Es más, toda experiencia que tengamos durante nuestro viaje adquirirá su valor con relación a ese marco. Ratificará nuestras expectativas o las desmentirá, pero jamás escapará de ellas. Y no hablamos solo de arquitectura: los que tengan alguna inquietud política insertarán cualquier conversación que mantengan con un autóctono en una sociología del brexit, de la América de Trump, de la Italia de Salvini. Cada primer paso en Londres, Washington, Roma, París, Tokio, Río, Estambul o Marrakech traerá, así, el eco de esa frase tan querida para algunos latinos: América ya estaba descubierta.
Esta dinámica no se limita a las ciudades más fotografiadas o a los países con mayor cuota de pantalla. Cualquier actividad genérica tiene también su propio horizonte de expectativas, la idea previa contra la que mediremos todo lo que nos suceda ahí. En tiempos de Instagram, no hay manera de estar en una playa sin proyectar sobre cada composición visual los centenares de composiciones que ya hemos visto y que han creado en nuestra mente el estándar de lo que es estar en una playa. No hay forma de ver por primera vez los terremotos mínimos que desencadenan nuestros dedos en la arena.

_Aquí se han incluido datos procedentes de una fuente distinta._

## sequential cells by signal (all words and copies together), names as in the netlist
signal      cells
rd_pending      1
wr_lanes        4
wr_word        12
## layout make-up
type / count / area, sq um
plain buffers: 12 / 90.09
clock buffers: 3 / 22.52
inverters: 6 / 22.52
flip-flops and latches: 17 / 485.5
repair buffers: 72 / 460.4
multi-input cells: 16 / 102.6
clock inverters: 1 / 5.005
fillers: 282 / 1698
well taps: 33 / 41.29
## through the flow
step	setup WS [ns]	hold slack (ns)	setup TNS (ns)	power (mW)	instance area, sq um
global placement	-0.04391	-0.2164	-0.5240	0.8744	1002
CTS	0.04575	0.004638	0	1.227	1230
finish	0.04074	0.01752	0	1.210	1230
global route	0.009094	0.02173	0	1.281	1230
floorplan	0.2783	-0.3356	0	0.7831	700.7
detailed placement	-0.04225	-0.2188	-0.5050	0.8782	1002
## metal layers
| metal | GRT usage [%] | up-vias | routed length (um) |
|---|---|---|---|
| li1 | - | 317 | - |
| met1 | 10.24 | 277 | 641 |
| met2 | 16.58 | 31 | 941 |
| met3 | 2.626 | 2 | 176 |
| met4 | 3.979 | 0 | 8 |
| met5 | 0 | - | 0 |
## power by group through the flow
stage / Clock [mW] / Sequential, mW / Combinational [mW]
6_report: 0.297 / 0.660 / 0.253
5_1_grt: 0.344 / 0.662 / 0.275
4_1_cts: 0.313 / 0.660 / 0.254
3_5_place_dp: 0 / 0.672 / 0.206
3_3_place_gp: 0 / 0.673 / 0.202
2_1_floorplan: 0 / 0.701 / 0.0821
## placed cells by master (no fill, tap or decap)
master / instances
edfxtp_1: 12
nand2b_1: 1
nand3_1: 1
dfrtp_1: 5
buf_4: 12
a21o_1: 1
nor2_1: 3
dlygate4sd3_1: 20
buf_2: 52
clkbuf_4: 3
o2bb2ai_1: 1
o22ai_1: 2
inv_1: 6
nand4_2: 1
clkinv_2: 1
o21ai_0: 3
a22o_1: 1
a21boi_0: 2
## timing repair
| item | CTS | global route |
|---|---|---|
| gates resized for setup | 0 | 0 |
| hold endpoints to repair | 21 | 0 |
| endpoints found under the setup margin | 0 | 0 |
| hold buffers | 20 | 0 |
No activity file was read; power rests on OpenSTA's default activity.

Es cierto que siempre podremos superar la tiranía de la memoria visual centrándonos en el haz de sensaciones de cada instante (el calor en nuestra frente, las voces de las toallas de al lado). Pero, aún así, operará sobre nosotros una idea sobre lo que deberíamos sentir en este tipo de situaciones, el efecto que debería tener sobre nosotros un rato en la playa, una excursión de montaña. Esas ideas anteriores permanecerán ahí como un fantasma que habitara una casa aunque ninguno de sus inquilinos lo terminase de ver.
Uno se pregunta a veces cómo sería viajar sin este marco de expectativas, cómo sería estar en París, o hacer una excursión de montaña, o bajar a una cala, con la mente completamente limpia. En cierto sentido sería como volver a ser niños, y quizá esto nos ofrezca una pista acerca de cómo lo viviríamos: o con un disfrute salvaje, o con un terrible aburrimiento. Porque a lo mejor, sin ese horizonte de expectativas que ordena y da sentido a lo que vivimos, solo veríamos un edificio alto, una calle ancha, un trecho de arena.